Symposium Report on the Next Decade of Artificial Intelligence

Fostering Opportunities While Regulating Risks | August 5, 2024

Introduction

Generative artificial intelligence (“generative AI”)[1] is rapidly transforming the landscape of artificial intelligence. Unlike AI models that manipulate data for tasks like classification, generative AI creates entirely new content – text, image, audio, and video. There are many ways this technology can help people, from completing routine administrative tasks to assisting with medical developments. While this presents exciting opportunities, there are several risks associated with this technology. It is crucial to timely address these risks before it is too late.

Blue circles model with AI on the outside circle, Machine learning inside AI, Deep Learning inside Machine learning, and Gen AI at the center

Figure 1: Generative AI is a subset of artificial intelligence that has emerged through developments in machine learning.

On April 12, 2024, the Office of the New York State Attorney General (OAG) hosted The Next Decade of Generative AI: Fostering Opportunities While Regulating Risks.

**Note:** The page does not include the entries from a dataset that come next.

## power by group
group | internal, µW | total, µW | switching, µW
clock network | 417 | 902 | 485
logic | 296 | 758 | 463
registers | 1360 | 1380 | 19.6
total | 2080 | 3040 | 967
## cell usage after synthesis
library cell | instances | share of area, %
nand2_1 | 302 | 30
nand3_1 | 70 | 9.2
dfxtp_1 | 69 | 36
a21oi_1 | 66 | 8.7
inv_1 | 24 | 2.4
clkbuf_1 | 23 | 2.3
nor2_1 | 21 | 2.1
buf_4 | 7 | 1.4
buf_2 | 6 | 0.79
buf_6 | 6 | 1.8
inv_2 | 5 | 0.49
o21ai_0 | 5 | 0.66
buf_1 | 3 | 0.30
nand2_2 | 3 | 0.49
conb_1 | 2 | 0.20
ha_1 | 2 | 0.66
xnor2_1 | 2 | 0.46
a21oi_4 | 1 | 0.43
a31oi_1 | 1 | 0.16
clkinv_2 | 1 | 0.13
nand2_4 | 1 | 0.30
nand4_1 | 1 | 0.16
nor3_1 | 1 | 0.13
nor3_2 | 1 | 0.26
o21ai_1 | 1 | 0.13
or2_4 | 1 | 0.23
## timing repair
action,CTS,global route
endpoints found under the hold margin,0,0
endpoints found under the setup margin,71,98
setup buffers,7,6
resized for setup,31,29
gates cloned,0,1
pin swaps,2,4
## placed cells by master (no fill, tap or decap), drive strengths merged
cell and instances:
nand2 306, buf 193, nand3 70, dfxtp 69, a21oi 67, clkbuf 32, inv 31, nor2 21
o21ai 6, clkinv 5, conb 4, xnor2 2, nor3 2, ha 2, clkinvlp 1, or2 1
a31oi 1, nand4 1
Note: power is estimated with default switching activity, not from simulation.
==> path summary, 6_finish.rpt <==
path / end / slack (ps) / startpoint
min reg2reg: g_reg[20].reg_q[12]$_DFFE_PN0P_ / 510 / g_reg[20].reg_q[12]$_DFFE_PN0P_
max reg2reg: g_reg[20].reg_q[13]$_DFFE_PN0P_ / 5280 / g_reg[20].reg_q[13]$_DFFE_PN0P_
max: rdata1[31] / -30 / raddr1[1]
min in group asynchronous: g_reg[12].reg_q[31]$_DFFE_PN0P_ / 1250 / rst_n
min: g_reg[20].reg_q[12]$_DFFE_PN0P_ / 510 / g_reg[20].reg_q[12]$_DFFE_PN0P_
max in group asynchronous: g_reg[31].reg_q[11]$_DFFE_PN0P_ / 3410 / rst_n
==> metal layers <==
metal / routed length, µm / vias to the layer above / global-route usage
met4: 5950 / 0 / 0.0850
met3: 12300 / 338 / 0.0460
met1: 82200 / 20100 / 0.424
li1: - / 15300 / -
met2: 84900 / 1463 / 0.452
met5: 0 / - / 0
--- config.mk ---
export PLATFORM = sky130hd
export DESIGN_NAME = mdu_ctrl
export DESIGN_NICKNAME = d
export VERILOG_FILES = /design/src/rtl/mdu_ctrl.sv
export SDC_FILE = /design/constraint.sdc
export NUM_CORES = 1
export LEC_CHECK = 0
export ABC_CLOCK_PERIOD_IN_PS = 16700
export CORE_AREA = 2 2 200 202
export CTS_BUF_LIST = sky130_fd_sc_hd__clkbuf_16
export DETAILED_ROUTE_END_ITERATION = 8
export DIE_AREA = 0 0 202 204
export GPL_TIMING_DRIVEN = 0
export PLACE_DENSITY = 0.57
export SYNTH_ARGS = -nofsm -noshare
export SYNTH_HDL_FRONTEND = slang
export SYNTH_SLANG_ARGS = --single-unit
--- constraint.sdc ---
create_clock -name clk -period 16.7 [get_ports clk]
set_clock_uncertainty 0.15 [all_clocks]
set_input_delay 3.34 -clock clk [delete_from_list [all_inputs] [get_ports clk]]
set_output_delay 3.34 -clock clk [all_outputs]
set_load 0.02 [all_outputs]
--- src/rtl/mdu_ctrl.sv ---
// RV32M multiply/divide sequencer for the EX stage: 32-cycle shift-add multiply
// or restoring divide on operand magnitudes, then sign fix-up and a held result.
module mdu_ctrl #(
  parameter logic DIV_ZERO_FAST = 1'b1
) (
  input  logic        clk,
  input  logic        reset,
  input  logic        start,
  input  logic [2:0]  op,
  input  logic [31:0] src_a,
  input  logic [31:0] src_b,
  input  logic        kill,
  input  logic        ready_mem,
  output logic        busy,
  output logic        result_valid,
  output logic [31:0] result
);

  typedef enum logic [1:0] {IDLE, CALC, FIXUP, DONE} state_t;
  typedef enum logic [2:0] {
    OP_MUL, OP_MULH, OP_MULHSU, OP_MULHU, OP_DIV, OP_DIVU, OP_REM, OP_REMU
  } op_t;

  state_t      state_q, state_d;
  op_t         op_q;
  logic [4:0]  cnt_q;
  logic        sa_q, sb_q, dz_q, valid_q;
  // hi_q/lo_q: product {hi,lo} when multiplying, remainder R / quotient Q when dividing
  logic [31:0] hi_q, lo_q, b_q, a_raw_q, result_q;

  logic        accept, a_signed, b_signed, is_div;
  logic [31:0] a_mag, b_mag;
  logic [32:0] mul_sum, rem_sh;
  logic        rem_ge;
  logic [31:0] rem_sub;
  logic [63:0] prod, prod_fix;
  logic [31:0] quo_fix, rem_fix, fix_result;

  assign accept   = (state_q == IDLE) && start && !kill;
  assign is_div   = op[2];
  assign a_signed = (!op[2] && (op[1:0] != 2'd3)) || (op[2] && !op[0]);
  assign b_signed = (!op[2] && !op[1])           || (op[2] && !op[0]);
  assign a_mag    = (a_signed && src_a[31]) ? -src_a : src_a;
  assign b_mag    = (b_signed && src_b[31]) ? -src_b : src_b;

  // One iteration of each algorithm; R always stays below |b|, so 32 bits hold it.
  assign mul_sum = {1'b0, hi_q} + (lo_q[0] ? {1'b0, b_q} : 33'd0);
  assign rem_sh  = {hi_q, lo_q[31]};
  assign rem_ge  = rem_sh >= {1'b0, b_q};
  assign rem_sub = rem_sh[31:0] - b_q;

  assign prod     = {hi_q, lo_q};
  assign prod_fix = (sa_q ^ sb_q) ? -prod : prod;
  assign quo_fix  = (sa_q ^ sb_q) ? -lo_q : lo_q;
  assign rem_fix  = sa_q ? -hi_q : hi_q;

  // NOTE: every signal written in an always_comb gets a default first, so no path can infer a latch.
  always_comb begin
    fix_result = prod_fix[63:32];
    case (op_q)
      OP_MUL:          fix_result = prod_fix[31:0];
      OP_DIV, OP_DIVU: fix_result = dz_q ? 32'hFFFF_FFFF : quo_fix;
      OP_REM, OP_REMU: fix_result = dz_q ? a_raw_q : rem_fix;
      default:         fix_result = prod_fix[63:32];
    endcase
  end

  always_comb begin
    state_d = state_q;
    case (state_q)
      IDLE:  if (accept)
               state_d = (DIV_ZERO_FAST && is_div && (src_b == 32'd0)) ? FIXUP : CALC;
      CALC:  if (cnt_q == 5'd31) state_d = FIXUP;
      FIXUP: state_d = DONE;
      DONE:  if (ready_mem) state_d = IDLE;
      default: state_d = IDLE;
    endcase
    if (kill) state_d = IDLE;
  end

  assign busy = accept || (state_q == CALC) || (state_q == FIXUP) ||
                ((state_q == DONE) && !ready_mem);

  // NOTE: sequential state uses non-blocking assignments so every register samples pre-edge values.
  always_ff @(posedge clk or posedge reset) begin
    if (reset) state_q <= IDLE;
    else       state_q <= state_d;
  end

  always_ff @(posedge clk or posedge reset) begin
    if (reset) begin
      op_q     <= OP_MUL;
      cnt_q    <= 5'd0;
      sa_q     <= 1'b0;
      sb_q     <= 1'b0;
      dz_q     <= 1'b0;
      hi_q     <= 32'd0;
      lo_q     <= 32'd0;
      b_q      <= 32'd0;
      a_raw_q  <= 32'd0;
      result_q <= 32'd0;
      valid_q  <= 1'b0;
    end else begin
      valid_q <= (state_d == DONE);
      if (accept) begin
        op_q    <= op_t'(op);
        sa_q    <= a_signed && src_a[31];
        sb_q    <= b_signed && src_b[31];
        dz_q    <= is_div && (src_b == 32'd0);
        hi_q    <= 32'd0;
        lo_q    <= a_mag;
        b_q     <= b_mag;
        a_raw_q <= src_a;
        cnt_q   <= 5'd0;
      end else if (state_q == CALC) begin
        cnt_q <= cnt_q + 5'd1;
        if (op_q[2]) begin
          hi_q <= rem_ge ? rem_sub : rem_sh[31:0];
          lo_q <= {lo_q[30:0], rem_ge};
        end else begin
          hi_q <= mul_sum[32:1];
          lo_q <= {mul_sum[0], lo_q[31:1]};
        end
      end else if ((state_q == FIXUP) && !kill) begin
        result_q <= fix_result;
      end
    end
  end

  assign result_valid = valid_q;
  assign result       = result_q;

endmodule
<file path="config.mk">
export PLATFORM = sky130hd
export DESIGN_NAME = mult_arbiter
export DESIGN_NICKNAME = d
export VERILOG_FILES = /design/src/rtl/mult_arbiter.sv
export SDC_FILE = /design/constraint.sdc
export NUM_CORES = 1
export LEC_CHECK = 0
export CORE_MARGIN = 3
export CORE_UTILIZATION = 39
export DETAILED_ROUTE_END_ITERATION = 12
export PLACE_DENSITY = 0.91
export SLEW_MARGIN = 20
export SYNTH_ARGS = -nofsm -noshare
export SYNTH_HDL_FRONTEND = slang
export SYNTH_SLANG_ARGS = --single-unit
</file>
<file path="constraint.sdc">
create_clock -name clk -period 2.52 [get_ports clk]
set_input_delay 0.378 -clock clk [delete_from_list [all_inputs] [get_ports clk]]
set_output_delay 0.378 -clock clk [all_outputs]
set_load 0.01 [all_outputs]
</file>
<file path="src/rtl/mult_arbiter.sv">
// Round-robin arbiter sharing one 16x16 signed parity-checked multiplier among
// N_REQ requesters: grant, issue, wait for result, return, with a watchdog abort.
module mult_arbiter #(
  parameter int N_REQ   = 4,
  parameter int TIMEOUT = 255
) (
  input  logic                clk,
  input  logic                rst,
  input  logic [N_REQ-1:0]    req,
  input  logic [N_REQ*16-1:0] req_arg_a,
  input  logic [N_REQ-1:0]    req_arg_a_parity,
  input  logic [N_REQ*16-1:0] req_arg_b,
  input  logic [N_REQ-1:0]    req_arg_b_parity,
  output logic [N_REQ-1:0]    ack,
  output logic [N_REQ-1:0]    res_rdy,
  output logic [31:0]         res_data,
  output logic                res_parity,
  output logic                res_parity_error,
  output logic                res_timeout,
  output logic                m_req,
  output logic [15:0]         m_arg_a,
  output logic [15:0]         m_arg_b,
  output logic                m_arg_a_parity,
  output logic                m_arg_b_parity,
  input  logic                m_ack,
  input  logic [31:0]         m_result,
  input  logic                m_result_parity,
  input  logic                m_result_rdy,
  input  logic                m_arg_parity_error
);
  localparam int PW = $clog2(N_REQ);
  localparam int CW = 17;

  typedef enum logic [1:0] {
    IDLE  = 2'd0,
    ISSUE = 2'd1,
    WAIT  = 2'd2,
    RESP  = 2'd3
  } state_t;

  state_t        state, state_nx;
  logic [PW-1:0] ptr, ptr_nx, g, g_nx, pick;
  logic [CW-1:0] cnt, cnt_nx, cnt_inc;
  logic          timeout_hit;

  logic [N_REQ-1:0] ack_nx, res_rdy_nx;
  logic [31:0]      res_data_nx;
  logic             res_parity_nx, res_parity_error_nx, res_timeout_nx, m_req_nx;
  logic [15:0]      m_arg_a_nx, m_arg_b_nx;
  logic             m_arg_a_parity_nx, m_arg_b_parity_nx;

  // First set request bit searching from p upward, wrapping modulo N_REQ.
  function automatic logic [PW-1:0] rr_pick(input logic [N_REQ-1:0] r, input logic [PW-1:0] p);
    logic [PW:0]   c;
    logic [PW-1:0] sel;
    sel = p;
    for (int i = N_REQ - 1; i >= 0; i--) begin
      c   = {1'b0, p} + (PW+1)'(i);
      c   = (c >= (PW+1)'(N_REQ)) ? c - (PW+1)'(N_REQ) : c;
      sel = r[c[PW-1:0]] ? c[PW-1:0] : sel;
    end
    rr_pick = sel;
  endfunction

  function automatic logic [N_REQ-1:0] onehot(input logic [PW-1:0] idx);
    onehot = {{(N_REQ-1){1'b0}}, 1'b1} << idx;
  endfunction

  assign pick        = rr_pick(req, ptr);
  assign cnt_inc     = cnt + 17'd1;
  assign timeout_hit = (cnt_inc == CW'(TIMEOUT));

  // Next-state and next-output logic; every output is registered below.
  always_comb begin
    state_nx            = state;
    ptr_nx              = ptr;
    g_nx                = g;
    cnt_nx              = cnt;
    ack_nx              = {N_REQ{1'b0}};
    res_rdy_nx          = {N_REQ{1'b0}};
    res_data_nx         = 32'd0;
    res_parity_nx       = 1'b0;
    res_parity_error_nx = 1'b0;
    res_timeout_nx      = 1'b0;
    m_req_nx            = 1'b0;
    m_arg_a_nx          = m_arg_a;
    m_arg_b_nx          = m_arg_b;
    m_arg_a_parity_nx   = m_arg_a_parity;
    m_arg_b_parity_nx   = m_arg_b_parity;
    case (state)
      IDLE: begin
        if (|req) begin
          state_nx          = ISSUE;
          g_nx              = pick;
          cnt_nx            = {CW{1'b0}};
          ack_nx            = onehot(pick);
          m_req_nx          = 1'b1;
          m_arg_a_nx        = req_arg_a[{pick, 4'b0000} +: 16];
          m_arg_b_nx        = req_arg_b[{pick, 4'b0000} +: 16];
          m_arg_a_parity_nx = req_arg_a_parity[pick];
          m_arg_b_parity_nx = req_arg_b_parity[pick];
        end else begin
          state_nx = IDLE;
        end
      end
      ISSUE: begin
        cnt_nx = cnt_inc;
        if (timeout_hit) begin
          state_nx       = RESP;
          res_rdy_nx     = onehot(g);
          res_timeout_nx = 1'b1;
        end else if (m_ack) begin
          state_nx = WAIT;
        end else begin
          m_req_nx = 1'b1;
        end
      end
      WAIT: begin
        cnt_nx = cnt_inc;
        // A real result on the watchdog's last cycle still wins over the abort.
        if (m_result_rdy) begin
          state_nx            = RESP;
          res_rdy_nx          = onehot(g);
          res_data_nx         = m_result;
          res_parity_nx       = m_result_parity;
          res_parity_error_nx = m_arg_parity_error;
        end else if (timeout_hit) begin
          state_nx       = RESP;
          res_rdy_nx     = onehot(g);
          res_timeout_nx = 1'b1;
        end else begin
          state_nx = WAIT;
        end
      end
      RESP: begin
        state_nx = IDLE;
        ptr_nx   = (g == PW'(N_REQ - 1)) ? {PW{1'b0}} : g + PW'(1);
      end
      default: begin
        state_nx = IDLE;
      end
    endcase
  end

  // State, pointer, watchdog and registered outputs.
  always_ff @(posedge clk) begin
    if (rst) begin
      state            <= IDLE;
      ptr              <= {PW{1'b0}};
      g                <= {PW{1'b0}};
      cnt              <= {CW{1'b0}};
      ack              <= {N_REQ{1'b0}};
      res_rdy          <= {N_REQ{1'b0}};
      res_data         <= 32'd0;
      res_parity       <= 1'b0;
      res_parity_error <= 1'b0;
      res_timeout      <= 1'b0;
      m_req            <= 1'b0;
      m_arg_a          <= 16'd0;
      m_arg_b          <= 16'd0;
      m_arg_a_parity   <= 1'b0;
      m_arg_b_parity   <= 1'b0;
    end else begin
      state            <= state_nx;
      ptr              <= ptr_nx;
      g                <= g_nx;
      cnt              <= cnt_nx;
      ack              <= ack_nx;
      res_rdy          <= res_rdy_nx;
      res_data         <= res_data_nx;
      res_parity       <= res_parity_nx;
      res_parity_error <= res_parity_error_nx;
      res_timeout      <= res_timeout_nx;
      m_req            <= m_req_nx;
      m_arg_a          <= m_arg_a_nx;
      m_arg_b          <= m_arg_b_nx;
      m_arg_a_parity   <= m_arg_a_parity_nx;
      m_arg_b_parity   <= m_arg_b_parity_nx;
    end
  end

endmodule

</file>
Yosys cells after proc, flatten, opt, wreduce, memory -nomap -nowiden
Index checks and enable logic that the tools add are counted.
- $add $sub $neg: 9
- magnitude comparators: 9
- eq/ne operators: 7
- shift-type cells: 4
- mux-type cells: 39
- bitwise operators: 4
- reductions and logical operators: 8
- operators by type and width (operator ; count):
    $shiftx A64 B7 Y16 ; 2
    $pmux W17 S2 ; 1
    $mux W2 ; 11
    $add A17 B1 Y17 const B ; 1
    $eq A17 B8 Y1 const B ; 1
    $mux W17 ; 1
    $lt A2 B3 Y1 const B ; 5
    $mux W1 ; 14
    $bmux W1 S2 ; 6
    $ge A3 B3 Y1 const B ; 3
    $mux W4 ; 2
    $pmux W2 S4 ; 1
    $pmux W4 S2 ; 1
    $shl A1 B2 Y4 const A ; 2
    $sub A2 B1 Y2 const B ; 4
    $add A2 B2 Y3 const B ; 2
    $eq A2 B2 Y1 const B ; 3
    $reduce_or A3 Y1 ; 2
    $not A1 Y1 ; 4
    $pmux W1 S2 ; 2
    $reduce_and A2 Y1 ; 2
    $reduce_or A4 Y1 ; 1
    $add A2 B1 Y3 const B ; 1
    $ge A2 B3 Y1 const B ; 1
    other kinds (7) ; 7
- register bits: 101
- bits of input ports: 178
- output and inout port bits: 78
- logic and storage cells: 95

Longest topological paths before layout
- word-level depth: 11
- depth in mapped cells: 10
- depth with buffers taken out: 9

Least setup slack after synthesis
Ideal clock, no wire load.
- path type: register to register
- from: reg cnt[0]
- to: reg state[0]
- library setup time: 86 ps
- arrival: 2093 ps
- data required time: 2434 ps
- path slack: 341 ps
- cell stages (with the launch flop): 9
- buffers on the path: 0
- clock period less this slack: 2179 ps
- cell sequence: dfxtp_1 ha_1 nand3_1 nor4_1 o211ai_1 a22oi_1 a31oi_1 or2_0 a221oi_2
- word-level cells in the longest chain between the ends: 5
- elaborated cells on any way between the ends: 7
- classes of those cells: 1 x add/sub; 2 x eq/ne; 4 x mux
- RTL lines (what ; line ; source):
    start, declared ; 43 ; logic [CW-1:0] cnt, cnt_nx, cnt_inc;
    start signal, assigned ; 151 ; cnt <= {CW{1'b0}};
    start signal, assigned ; 167 ; cnt <= cnt_nx;
    $add A17 B1 Y17 * ; 70 ; assign cnt_inc = cnt + 17'd1;
    $eq A17 B8 Y1 * ; 71 ; assign timeout_hit = (cnt_inc == CW'(TIMEOUT));
    $mux W1 ; 127 ; end else if (timeout_hit) begin
    $mux W1 ; 121 ; if (m_result_rdy) begin
    $pmux W2 S4 ; 90 ; case (state)
    end signal, assigned ; 164 ; state <= state_nx;
    end, declared ; 41 ; state_t state, state_nx;
Every way passes the cells marked *; elsewhere a longest branch is shown, timed or not.
A chain may end at the register's enable or synchronous reset.

Final worst setup path
- from: in req[0]
- to: reg m_arg_b[0]
- word-level cells in the longest chain between the ends: 7
- elaborated cells on any way between the ends: 15
- classes of those cells: 1 x shift; 12 x mux; 2 x reduce/logical
- RTL lines (what ; line ; source):
    start, declared ; 9 ; input logic [N_REQ-1:0] req,
    $bmux W1 S2 ; 60 ; sel = r[c[PW-1:0]] ? c[PW-1:0] : sel;
    $mux W1 (implied by the code) ; 60 ;
    $mux W2 (4 in a row) ; 60 ;
    $shiftx A64 B7 Y16 ; 99 ; m_arg_b_nx = req_arg_b[{pick, 4'b0000} +: 16];
    end signal, assigned ; 176 ; m_arg_b <= m_arg_b_nx;
    end, declared ; 22 ; output logic [15:0] m_arg_b,
Parallel ways exist; a longest one is shown, timed or not. The select of a mux whose other input is x is not followed.

==> impl_metrics.csv <==
group,metric,value,unit
final_layout,final_layout_size_suffix_gt1_share,12.2,%
timing,finalCriticalPeriod,2.40,ns
cts,root_buffer,"clkbuf_16",
synth,synth-seq-cells,101,
worst_hold_path,hold_class,"flop to flop",
job,maxCapViolations,0,
die,fp.dieW,115,µm
worst_setup_path,start_kind,"input pin",
worst_setup_path,worst-setup-path-type,"input pin to flop",
power_and_ir_drop,p_clk_share,24.9,%
cts,clk_latency,0.34,ns
synth,ys_warn_count,0,
power_and_ir_drop,p_leak,2.90,nW
status,outcome,"finished, final reports clean",
synth,ys.flop_type,"dfxtp_1",
timing,setup_viol,0,
synth,async_flop_share,0,%
timing,setup_tns,0,ns
final_layout,nets,897,
cts,cts-htree-levels,3,
grt,grt_pass1_vias,4659,
timing,drv_slew,0,
power_and_ir_drop,p_per_area,751,nW/µm²
final_layout,antenna_cells,0,
routing,drtPass1Iterations,5,
worst_setup_path,arrival,2.61,ns
synth,synth_top_area_share,43.8,%
timing,whs,0.490,ns
grt,grt_max_degree,35,
power_and_ir_drop,power.internal,3.98,mW
synth,ys_types,50,
routing,antenna_left,0,
worst_setup_path,path_max_fanout,13,
power_and_ir_drop,switching_share,32.0,%
cts,postCtsSetupRepairBufs,0,
cts,cts_inserted_buffers,9,
synth,ys_seq_area_share,43.8,%
die,fp-row-count,39,
placement,place_area,7440,µm²
cts,hold_buffers,0,
final_layout,fillers,794,
grt,grt_use_total,23.7,%
placement,dp_cells,841,
synth,yosys-top-cells-count,"dfxtp_1 (101), nor2_1 (41), and2_1 (39), a21oi_1 (28)",
synth,yosysMostFrequentCell,"dfxtp_1",
routing,drc_errors,0,
cts,cts_tree,"yes",
worst_setup_path,cp-end-kind,"flop",
grt,antenna_found_initial,0,
timing,relSlewSlack,56.4,%
power_and_ir_drop,peakVddDrop,0.000516,V
cts,cts_sinks,101,
power_and_ir_drop,p_total,5.85,mW
cts,path_clk_slew,0.07,ns
die,start_util,40.2,%
worst_setup_path,required,2.73,ns
routing,drt_iter0_drc,411,
timing,hold_viol,0,
power_and_ir_drop,combPwrFrac,40.0,%
die,core_region_area,11500,µm²
timing,final.period_utilization,95.2,%
grt,grt_pass1_wl,24.6,mm
die,die_h,115,µm
die,die_area,13200,µm²
synth,synth_fp_nets,640,
final_layout,area_growth,69.0,%
final_layout,final_cells,857,
timing,skew,0.00781,ns
synth,synth_top_cell_by_area,"dfxtp_1",
grt,grt-ovfl-total,0,
synth,syn_area_per_cell,10.2,µm²
power_and_ir_drop,power_switching,1.87,mW
synth,synth-edff-count,0,
die,io_pins,256,
final_layout,final_area,7790,µm²
routing,post_drt_via_cell_ratio,5.50,
synth,netlist_instances,452,
placement,finalWeightedCongestion,0.908,
timing,fmax,417,MHz
timing,worstMarginPinSlew,0.653,ns
synth,netlist_area,4610,µm²
cts,clk_path_buf_depth,2,
placement,post-dp-hpwl,12.7,mm
power_and_ir_drop,seqPwrFrac,35.2,%
routing,num_vias,4710,
synth,synth.area.top_cells,"dfxtp_1 (44%), mux4_2 (13%), and2_1 (5.3%)",
routing,avgRoutedWirePerCell,19.4,µm
placement,io_buffers,255,
routing,wl,16.6,mm
==> kinds of logic after synthesis <==
logic type	after synthesis	synth area share, %
xor+xnor	3	0.570
compound gates	109	16.8
fa+ha+maj	10	2.71
buf+inv	43	3.72
flops	101	43.8
mux	37	15.2
simple gates	149	17.2
==> layout make-up <==
class	instances	area, µm²	area share (%)
Timing Repair Buffer	278	2780	35.6
Multi-Input combinational cell	308	2460	31.5
Sequential cell	101	2020	26.0
Clock buffer	10	239	3.07
Tap cell	143	179	2.30
Clock inverter	6	77.6	0.995
Inverter	11	41.3	0.530
==> cells in the final DEF (no fill, tap or decap), types with 2 or more instances in the layout <==
| cell | instances |
|---|---|
| and2b_1 | 2 |
| buf_4 | 19 |
| and3_1 | 3 |
| or3_1 | 3 |
| a22oi_1 | 15 |
| inv_8 | 2 |
| buf_12 | 4 |
| nand2_1 | 12 |
| clkbuf_16 | 9 |
| mux2_2 | 4 |
| nor2b_1 | 3 |
| nor4_2 | 2 |
| nor3_1 | 12 |
| a21o_1 | 9 |
| a21oi_1 | 28 |
| o21ai_0 | 16 |
| clkdlybuf4s50_1 | 255 |
| mux4_2 | 26 |
| and2_1 | 39 |
| o22ai_1 | 3 |
| nand4_1 | 6 |
| nor2_1 | 38 |
| inv_6 | 2 |
| nor3b_1 | 2 |
| nor2_2 | 3 |
| a22o_1 | 26 |
| dfxtp_1 | 99 |
| or4_1 | 3 |
| dfxtp_2 | 2 |
| nand2b_1 | 4 |
| mux2i_1 | 7 |
| xnor2_1 | 2 |
| inv_1 | 11 |
| or2_2 | 2 |
| ha_1 | 9 |
| nand3_1 | 7 |
==> worst paths after layout <==
path                from          end  slack [ns]  cells past startpoint
max               req[0]   m_arg_b[0]        0.12                      9
min          m_arg_b[14]  m_arg_b[14]        0.49                      1
max reg2reg       cnt[0]     state[0]        0.18                      9
min reg2reg  m_arg_b[14]  m_arg_b[14]        0.49                      1
==> registers in the layout, indices dropped and copies added, names as in the netlist <==
| register | flops |
|---|---|
| res_data | 32 |
| cnt | 17 |
| m_arg_a | 16 |
| m_arg_b | 16 |
| ack | 4 |
| res_rdy | 4 |
| g | 2 |
| ptr | 2 |
| state | 2 |
| m_arg_a_parity | 1 |
| m_arg_b_parity | 1 |
| m_req | 1 |
| res_parity | 1 |
| res_parity_error | 1 |
| res_timeout | 1 |
==> per-layer routing <==
metal / share of wire (%) / vias up / global-route usage, %
li1: - / 2171 / -
met1: 36 / 2235 / 25.8
met2: 53 / 251 / 43.6
met3: 7.9 / 53 / 6.47
met4: 3.5 / 0 / 9.39
met5: 0 / - / 0
==> critical path, cell delays in order <==
cell and delay, ns:
clkdlybuf4s50_1 0.49, inv_1 0.13, o22ai_1 0.09, a222oi_1 0.49, buf_4 0.29, buf_12 0.16, mux2_2 0.33, a22oi_1 0.14
o21ai_0 0.11
==> power by group through the flow <==
stage | logic, mW | clock network, mW | registers, mW
after floorplan | 0.996 | 0 | 2.17
after global placement | 2.24 | 0 | 2.06
after detailed placement | 2.31 | 0 | 2.08
after CTS | 2.34 | 1.48 | 2.05
after global routing | 2.50 | 1.54 | 2.09
final | 2.34 | 1.45 | 2.06
==> metrics by stage <==
| step | util, % | setup WS (ns) |
|---|---|---|
| after floorplan | - | 0.341 |
| after global placement | 64.9 | 0.0208 |
| after detailed placement | 64.9 | -0.181 |
| after CTS | 67.7 | 0.142 |
| after global routing | 68.0 | -0.0232 |
| final | 68.0 | 0.121 |
==> timing repair <==
item | CTS | global route
endpoints found under the hold margin | 0 | 0
gates resized for setup | 0 | 9
endpoints found under the setup margin | 0 | 7
Note: power is estimated with default switching activity, not from simulation.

This private symposium brought together leading academics, policymakers, advocates, and industry representatives in panel discussions to address the major opportunities as well as the risks presented by AI technology, especially generative AI. The purpose was to help OAG develop strategies to mitigate those risks while ensuring New York can remain at the forefront of innovation. Although generative AI was a particular focus, speakers also addressed more traditional AI technology, such as automated decision-making technology.[2]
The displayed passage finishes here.